In your product development plan, you should include details such as pricing and how your products will be distributed.
Your product development plan should also include any further changes that you wish to make to your existing offering over time, such as launching different versions of your product or making small improvements. You should also detail what you plan to do in order to improve your current products or services.
For example, if a particular material is causing problems with customer satisfaction ratings, you will need to discuss how you plan to resolve this shortfall. This could include changing the product itself, changing who your supplier is, or altering how it is packaged.
7. Operations and management plan
Your operations and management section should provide an overview of how you will run your business, including the resources that you have at your disposal for this purpose.
You should also outline how you will be spending your time as a business owner.

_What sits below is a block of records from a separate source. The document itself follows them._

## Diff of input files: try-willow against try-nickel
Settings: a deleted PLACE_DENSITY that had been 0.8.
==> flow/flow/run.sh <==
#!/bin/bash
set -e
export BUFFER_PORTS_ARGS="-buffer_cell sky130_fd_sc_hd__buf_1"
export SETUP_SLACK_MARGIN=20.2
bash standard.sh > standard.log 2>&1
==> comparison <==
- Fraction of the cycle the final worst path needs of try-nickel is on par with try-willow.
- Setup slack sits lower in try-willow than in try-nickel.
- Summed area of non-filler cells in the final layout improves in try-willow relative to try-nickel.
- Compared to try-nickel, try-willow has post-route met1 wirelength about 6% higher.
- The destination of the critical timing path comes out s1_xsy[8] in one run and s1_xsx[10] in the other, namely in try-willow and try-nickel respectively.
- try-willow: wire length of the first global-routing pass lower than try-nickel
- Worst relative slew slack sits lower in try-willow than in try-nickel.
From an optimization exercise on the open Yosys and OpenROAD flow, aimed at small area, a short achievable clock period and few clock cycles; shortcuts taken in it are not production practice.
Function was checked by simulation only, so behaviour that the tests miss may differ from the original.

==> run a <==
==> flow/design.v <==
module fpga_disp_next (
  input  wire        rdy,
  input  wire [2:0]  st,
  input  wire        cs,
  input  wire        rst_l,
  input  wire        sclk,
  input  wire        set0,
  input  wire [8:0]  cnt,
  input  wire        aux,
  input  wire        intn,
  input  wire        redraw,
  input  wire        fb_we,
  input  wire [14:0] fb_addr,
  input  wire [7:0]  fb_data,
  output reg         rdy_i,
  output reg  [2:0]  st_i,
  output reg         set0_i,
  output reg  [8:0]  cnt_i,
  output reg         intn_i,
  output reg         redraw_i,
  output reg         we_i,
  output reg  [14:0] addr_i,
  output reg  [7:0]  data_i,
  output wire        stall_b,       
  output reg  [2:0]  st_b,
  output reg  [8:0]  cnt_b,
  output wire        aux_b,
  output reg         intn_b,
  output wire        we_b,
  output wire        cs_fall,       
  output wire        sclk_inc,      
  output wire        sclk_hit,      
  output wire [5:0]  scnt_inc,
  output wire        rst_fall,      
  output wire        rst_rise       
);
  localparam [4:0] C_SKIP = 5'd28,    
                   C_SET0 = 5'd23,    
                   C_SET1 = 5'd31;    
  localparam [14:0] A_TOP = 15'd25308;
  wire [4:0] cls   = fb_addr[4:0];    
  wire [5:0] scnt  = fb_addr[12:7];   
  wire       s_prog  = st == 3'd0;
  wire       s_cmd   = st == 3'd1;
  wire       s_param = st == 3'd2;
  wire       s_scene = st == 3'd3;
  wire       s_line  = st == 3'd4;
  wire       s_data  = st == 3'd5;
  wire       s_fill  = st[2:1] == 2'b11;
  wire [7:0] d = fb_data;             
  wire [7:0] exp_c =
    (cls == 5'd0) ? "D" :
    (cls == 5'd1) ? "a" :
    (cls == 5'd2) ? "t" :
    (cls == 5'd3) ? "e" :
    (cls == 5'd4) ? ":" :
    (cls == 5'd5) ? " " :
    (cls == 5'd6) ? "D" :
    (cls == 5'd7) ? "e" :
    (cls == 5'd8) ? "c" :
    (cls == 5'd9) ? " " :
    (cls == 5'd10) ? "1" :
    (cls == 5'd11) ? "0" :
    (cls == 5'd12) ? " " :
    (cls == 5'd13) ? "2" :
    (cls == 5'd14) ? "0" :
    (cls == 5'd15) ? "1" :
    (cls == 5'd16) ? "4" :
    (cls == 5'd17) ? " " :
    (cls == 5'd18) ? "0" :
    (cls == 5'd19) ? "8" :
    (cls == 5'd20) ? ":" :
    (cls == 5'd21) ? "3" :
    (cls == 5'd22) ? "0" :
    8'h00;
  reg [4:0] cls_n;
  always @(*) begin
    cls_n = cls;
    if (cls < 5'd23) begin
      if (d == 8'h00) cls_n = (cls < 5'd5) ? 5'd0 : C_SET1;
      else if (d == exp_c) cls_n = cls + 5'd1;    
      else cls_n = (cls < 5'd5) ? C_SKIP : C_SET1;
    end else if (cls == C_SKIP && d == 8'h00) begin
      cls_n = 5'd0;
    end
  end
  wire [8:0] cnt_inc = cnt + 9'd1;
  wire       col_end = cnt[7:0] == 8'd172;    
  wire       fresh   = aux && s_data;
  wire [7:0] adj_col = fresh ? ((d < 8'd148) ? d : 8'd0) : s_scene ? 8'd0 : fb_addr[7:0];
  wire [14:0] a_adj  = A_TOP + adj_col + (!fresh && !s_scene);
  always @(*) begin
    rdy_i    = rdy;
    st_i     = st;
    set0_i   = set0;
    cnt_i    = cnt;
    intn_i   = intn;
    redraw_i = redraw;
    we_i     = 1'b0;
    addr_i   = fb_addr;
    data_i   = fb_data;
    if (fb_we || fresh || s_scene)
      addr_i = (col_end || fresh || s_scene) ? a_adj : fb_addr - 15'd148;
    if (s_prog && aux)
      addr_i[4:0] = cls_n;
    if (s_prog && !rdy) begin
      rdy_i        = 1'b1;
      intn_i       = 1'b1;
      cnt_i        = 9'd0;
      addr_i[12:7] = 6'd0;
      addr_i[4:0]  = 5'd0;
    end
    if (s_prog || (s_cmd && aux))
      set0_i = cls == C_SET0;
    if (!rdy && s_cmd) begin
      rdy_i  = 1'b1;
      intn_i = 1'b1;
      if (set0) begin
        if (d == 8'h01) begin st_i = 3'd2; cnt_i = 9'd0; end
        else if (d == 8'h04) st_i = 3'd3;
        else begin intn_i = 1'b0; st_i = 3'd1; end
      end else begin
        if (d == 8'h00) ;
        else if (d == 8'h01) st_i = 3'd4;
        else if (d == 8'h02) begin redraw_i = 1'b1; intn_i = 1'b0; st_i = 3'd1; end
        else begin intn_i = 1'b0; st_i = 3'd1; end
      end
    end
    if (!rdy && s_scene) begin
      intn_i = 1'b0;
      st_i   = 3'd1;
      if (d[7:2] == 6'd0) begin
        st_i     = (d[1:0] == 2'd1) ? 3'd7 : 3'd6;
        redraw_i = 1'b1;
        we_i     = 1'b1;
        data_i   = (d[1:0] == 2'd2) ? 8'h30 : (d[1:0] == 2'd3) ? 8'h0C : 8'h00;
        cnt_i    = 9'd1;
      end else begin
        rdy_i = 1'b1;
      end
    end
    if (s_fill) begin
      we_i = 1'b1;
      if (col_end)
        cnt_i = {(fb_addr[7:0] >= 8'd49) && (fb_addr[7:0] <= 8'd96), 8'd1};
      else
        cnt_i[7:0] = cnt_inc[7:0];
      if (st[0])
        data_i = (cnt[8] && cnt[7:0] >= 8'd62 && cnt[7:0] <= 8'd109) ? 8'hFC : 8'h00;
      if (fb_addr == 15'd295) begin               
        rdy_i = 1'b1;
        st_i  = 3'd1;
      end
    end
  end
  wire trig = cnt[7:0] == 8'd188;
  assign stall_b = cs && (s_cmd || s_scene);
  assign aux_b   = cs && ((s_prog && !cnt[8] && cnt[8:1] != 8'd0) || s_line);
  assign we_b    = cs && s_data && !trig && cnt[7:0] < 8'd172;
  always @(*) begin
    st_b   = st;
    cnt_b  = cnt;
    intn_b = intn;
    if (cs) begin
      case (st)
        3'd0:  if (!cnt[8]) cnt_b = cnt_inc;
        3'd2: begin
          if (cnt[1:0] == 2'd3) begin intn_b = 1'b0; st_b = 3'd1; end
          else cnt_b = cnt_inc;
        end
        3'd4: begin
          cnt_b  = 9'd240;
          st_b   = 3'd5;
          intn_b = 1'b1;
        end
        3'd5: begin
          if (trig) begin
            st_b   = 3'd4;
            intn_b = 1'b0;
          end else begin
            cnt_b = cnt_inc;
          end
        end
        default: ;
      endcase
    end
  end
  assign cs_fall  = cs && !s_prog;
  assign sclk_inc = !sclk && !cs && s_prog;
  assign sclk_hit = sclk_inc && scnt == 6'd19;        
  assign scnt_inc = {scnt[4:0], ~(scnt[5] ^ scnt[4])};
  assign rst_fall = rst_l;
  assign rst_rise = !rst_l;
endmodule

Do you have the right team in place to help you achieve your goals? Will other company owners be working with you over the next few months or years?
For example, if your business is set to expand quickly, it may make sense for you to hire additional employees or a new manager. You should also include any plans you have for outsourcing work, such as ensuring that your online marketing is being handled by a reputable company.
8. Financial forecasting
At the end of your business plan, you should include a financial forecast. This is where you can estimate how much money you expect your company will be making in the future and whether you believe it will be enough to sustain operations.
You can use your existing revenue and expenses to generate an initial prediction for this section. You can then edit these figures based on any changes that you make to your business, such as launching a new product or service.
You should also include details of how much money you need to help facilitate the growth of your business. This could be in the form of additional funding, an increase in working capital or equipment needed for your employees.
What do investors look for in a business plan?
When you give your business plan to a potential investor, there are some things that they will be looking for.
Firstly, they’ll want to understand how your business operates. They’ll be able to see this in your executive summary, as well as your business description and your operations and management plan. These sections should give the potential investor a clear insight into how you plan to run your business and how you will set yourself up for success.
Your SWOT analysis will then give the potential investor a more in depth understanding of your business, including your existing strengths and where your business could potentially fall down. This will give the potential investor a clear picture of your business and how it could be affected positively and negatively by both internal and external factors.
Next, they will need to understand the products or services that you are offering, and how you plan to develop these over time. This should be covered in your product development plan.
They’ll also need to understand how you plan to market these products or services to your target market. In your marketing plan, you’ll talk the potential investor through the types of marketing that you’ll be using, such as social media marketing, video marketing, email marketing or blogging.
Finally, and arguably most importantly, the potential investor will want to see a comprehensive financial forecast. This should include an analysis of your existing income, a cashflow forecast and your breakeven point. This will give the potential investor an insight into how profitable your business could be with their investment.
A business plan is an essential document for any business. Not only will a business plan help to give you a clear view of how your business could develop over time, but you’re likely to be asked for a business plan by any potential investors should you require financial investment.